Nothing should be omitted: restate the full listing word for word.

§ **RAW DATA**:
------------------------------
What follows belongs to an exercise in optimizing a design on an open flow for small area, a short achievable clock period and few clock cycles per item; a production flow would make more cautious choices.
Function was checked by simulation only, so behaviour that the tests miss may differ from the original.
Power is estimated from default activity; no workload was simulated.

==> design/flow/design.v <==
module fc_sat16 (
    input  wire [31:0] b,
    input  wire [1:0]  qty,
    output wire [15:0] q,
    output wire        sat,
    output wire        nan
);
    wire        s   = b[31];
    wire [7:0]  e   = b[30:23];
    wire        enz = |e;
    wire        emx = &e;
    wire        mnz = |b[22:0];
    wire        pos = (qty == 2'd0);
    wire        tqe = (qty == 2'd3);
    assign nan = emx & mnz;
    wire [23:0] mant = {enz, b[22:0]};
    wire [30:0] p1 = tqe ? ({7'd0, mant} << 4) + ({7'd0, mant} << 3) + {7'd0, mant}
                         : ({7'd0, mant} << 7) - ({7'd0, mant} << 1) - {7'd0, mant};
    wire [2:0]  pp = pos ? 3'd1 : (qty == 2'd1) ? 3'd5 : 3'd3;
    wire [8:0]  ep = {1'b0, e} + {6'd0, pp};
    wire        big_e  = ep > 9'd142;
    wire        zero_e = ep < 9'd119;
    wire [4:0]  j  = 5'd142 - ep[4:0];    
    wire [22:0] sv = p1[30:8] >> j;
    wire        big = big_e | (~zero_e & (|sv[22:20]));
    wire [19:0] t  = zero_e ? 20'd0 : sv[19:0];
    reg  [3:0]  r;
    reg  [4:0]  u0;
    reg  [5:0]  u;
    reg  [1:0]  qq;
    reg  [14:0] d9;
    integer     i;
    always @* begin
        u0     = t[18:14];
        d9[14] = (u0 >= 5'd9);
        r      = d9[14] ? u0 - 5'd9 : u0[3:0];
        for (i = 6; i >= 0; i = i - 1) begin
            u  = {r, t[2*i+1], t[2*i]};
            qq = (u >= 6'd27) ? 2'd3 : (u >= 6'd18) ? 2'd2 : (u >= 6'd9) ? 2'd1 : 2'd0;
            r  = u - qq * 6'd9;
            d9[2*i+1] = qq[1];
            d9[2*i]   = qq[0];
        end
    end
    wire [15:0] mag = pos ? {1'b0, d9} : t[15:0];
    wire        ovf = emx | big |
                      (pos ? (t >= 20'd294912) : (t[19:16] != 4'd0) | (t[15] & (~s | (t[14:0] != 15'd0))));
    assign sat = ~nan & ovf;
    assign q   = nan ? 16'd0 :
                 ovf ? (s ? {15'h4000, pos} : 16'h7FFF) :
                 (s ? (16'd0 - mag) : mag);
endmodule
module fc_descale_init (
    input  wire [15:0] qin,
    input  wire [1:0]  qty,
    output wire        s,
    output wire        zero,
    output wire [7:0]  e0,      
    output wire [6:0]  r0,      
    output wire [12:0] x0       
);
    assign s = qin[15];
    wire [15:0] a = s ? (16'd0 - qin) : qin;
    assign zero = (a == 16'd0);
    reg [3:0] lz;
    integer   i;
    always @* begin
        lz = 4'd0;
        for (i = 0; i <= 15; i = i + 1)
            if (a[i]) lz = 4'd15 - i[3:0];
    end
    wire [15:0] an = a << lz;
    wire [19:0] x9  = {4'd0, an} + {1'b0, an, 3'd0};         
    wire [19:0] x8  = {1'b0, an, 3'd0};                      
    wire [19:0] x5  = ({4'd0, an} + {2'd0, an, 2'd0}) << 1;  
    wire [19:0] xa  = (qty == 2'd0) ? x9 : (qty == 2'd3) ? x5 : x8;
    wire [3:0]  c   = (qty == 2'd0) ? 4'd1 : (qty == 2'd1) ? 4'd8 : (qty == 2'd2) ? 4'd6 : 4'd4;
    assign e0 = 8'd138 - {4'd0, lz} - {4'd0, c};
    assign r0 = xa[19:13];
    assign x0 = xa[12:0];
endmodule
module fc_descale_steps (
    input  wire [6:0]  r,
    input  wire [12:0] nb,
    output wire [12:0] qb,
    output wire [6:0]  rn
);
    reg [6:0]  rr;
    reg [7:0]  r2, u;
    reg [12:0] q;
    integer    i;
    always @* begin
        rr = r;
        for (i = 12; i >= 0; i = i - 1) begin
            r2   = {rr, nb[i]};
            u    = r2 + 8'd3;           
            q[i] = u[7];
            rr   = u[7] ? u[6:0] : r2[6:0];
        end
    end
    assign qb = q;
    assign rn = rr;
endmodule
module fc_descale_round (
    input  wire        s,
    input  wire [7:0]  e0,
    input  wire [25:0] quo,
    output wire [31:0] f
);
    wire        top   = quo[25];
    wire [23:0] sig   = top ? quo[25:2] : quo[24:1];
    wire        guard = top ? quo[1] : quo[0];
    wire [24:0] rnd   = {1'b0, sig} + {24'd0, guard};
    wire [7:0]  e     = e0 + {7'd0, top} + {7'd0, rnd[24]};
    assign f = {s, e, rnd[24] ? 23'd0 : rnd[22:0]};
endmodule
------------------------------
§ **RESPONSE TO THE TASK**:
What follows belongs to an exercise in optimizing a design on an open flow for small area, a short achievable clock period and few clock cycles per item; a production flow would make more cautious choices.
Function was checked by simulation only, so behaviour that the tests miss may differ from the original.
Power is estimated from default activity; no workload was simulated.

==> design/flow/design.v <==
module fc_sat16 (
    input  wire [31:0] b,
    input  wire [1:0]  qty,
    output wire [15:0] q,
    output wire        sat,
    output wire        nan
);
    wire        s   = b[31];
    wire [7:0]  e   = b[30:23];
    wire        enz = |e;
    wire        emx = &e;
    wire        mnz = |b[22:0];
    wire        pos = (qty == 2'd0);
    wire        tqe = (qty == 2'd3);
    assign nan = emx & mnz;
    wire [23:0] mant = {enz, b[22:0]};
    wire [30:0] p1 = tqe ? ({7'd0, mant} << 4) + ({7'd0, mant} << 3) + {7'd0, mant}
                         : ({7'd0, mant} << 7) - ({7'd0, mant} << 1) - {7'd0, mant};
    wire [2:0]  pp = pos ? 3'd1 : (qty == 2'd1) ? 3'd5 : 3'd3;
    wire [8:0]  ep = {1'b0, e} + {6'd0, pp};
    wire        big_e  = ep > 9'd142;
    wire        zero_e = ep < 9'd119;
    wire [4:0]  j  = 5'd142 - ep[4:0];    
    wire [22:0] sv = p1[30:8] >> j;
    wire        big = big_e | (~zero_e & (|sv[22:20]));
    wire [19:0] t  = zero_e ? 20'd0 : sv[19:0];
    reg  [3:0]  r;
    reg  [4:0]  u0;
    reg  [5:0]  u;
    reg  [1:0]  qq;
    reg  [14:0] d9;
    integer     i;
    always @* begin
        u0     = t[18:14];
        d9[14] = (u0 >= 5'd9);
        r      = d9[14] ? u0 - 5'd9 : u0[3:0];
        for (i = 6; i >= 0; i = i - 1) begin
            u  = {r, t[2*i+1], t[2*i]};
            qq = (u >= 6'd27) ? 2'd3 : (u >= 6'd18) ? 2'd2 : (u >= 6'd9) ? 2'd1 : 2'd0;
            r  = u - qq * 6'd9;
            d9[2*i+1] = qq[1];
            d9[2*i]   = qq[0];
        end
    end
    wire [15:0] mag = pos ? {1'b0, d9} : t[15:0];
    wire        ovf = emx | big |
                      (pos ? (t >= 20'd294912) : (t[19:16] != 4'd0) | (t[15] & (~s | (t[14:0] != 15'd0))));
    assign sat = ~nan & ovf;
    assign q   = nan ? 16'd0 :
                 ovf ? (s ? {15'h4000, pos} : 16'h7FFF) :
                 (s ? (16'd0 - mag) : mag);
endmodule
module fc_descale_init (
    input  wire [15:0] qin,
    input  wire [1:0]  qty,
    output wire        s,
    output wire        zero,
    output wire [7:0]  e0,      
    output wire [6:0]  r0,      
    output wire [12:0] x0       
);
    assign s = qin[15];
    wire [15:0] a = s ? (16'd0 - qin) : qin;
    assign zero = (a == 16'd0);
    reg [3:0] lz;
    integer   i;
    always @* begin
        lz = 4'd0;
        for (i = 0; i <= 15; i = i + 1)
            if (a[i]) lz = 4'd15 - i[3:0];
    end
    wire [15:0] an = a << lz;
    wire [19:0] x9  = {4'd0, an} + {1'b0, an, 3'd0};         
    wire [19:0] x8  = {1'b0, an, 3'd0};                      
    wire [19:0] x5  = ({4'd0, an} + {2'd0, an, 2'd0}) << 1;  
    wire [19:0] xa  = (qty == 2'd0) ? x9 : (qty == 2'd3) ? x5 : x8;
    wire [3:0]  c   = (qty == 2'd0) ? 4'd1 : (qty == 2'd1) ? 4'd8 : (qty == 2'd2) ? 4'd6 : 4'd4;
    assign e0 = 8'd138 - {4'd0, lz} - {4'd0, c};
    assign r0 = xa[19:13];
    assign x0 = xa[12:0];
endmodule
module fc_descale_steps (
    input  wire [6:0]  r,
    input  wire [12:0] nb,
    output wire [12:0] qb,
    output wire [6:0]  rn
);
    reg [6:0]  rr;
    reg [7:0]  r2, u;
    reg [12:0] q;
    integer    i;
    always @* begin
        rr = r;
        for (i = 12; i >= 0; i = i - 1) begin
            r2   = {rr, nb[i]};
            u    = r2 + 8'd3;           
            q[i] = u[7];
            rr   = u[7] ? u[6:0] : r2[6:0];
        end
    end
    assign qb = q;
    assign rn = rr;
endmodule
module fc_descale_round (
    input  wire        s,
    input  wire [7:0]  e0,
    input  wire [25:0] quo,
    output wire [31:0] f
);
    wire        top   = quo[25];
    wire [23:0] sig   = top ? quo[25:2] : quo[24:1];
    wire        guard = top ? quo[1] : quo[0];
    wire [24:0] rnd   = {1'b0, sig} + {24'd0, guard};
    wire [7:0]  e     = e0 + {7'd0, top} + {7'd0, rnd[24]};
    assign f = {s, e, rnd[24] ? 23'd0 : rnd[22:0]};
endmodule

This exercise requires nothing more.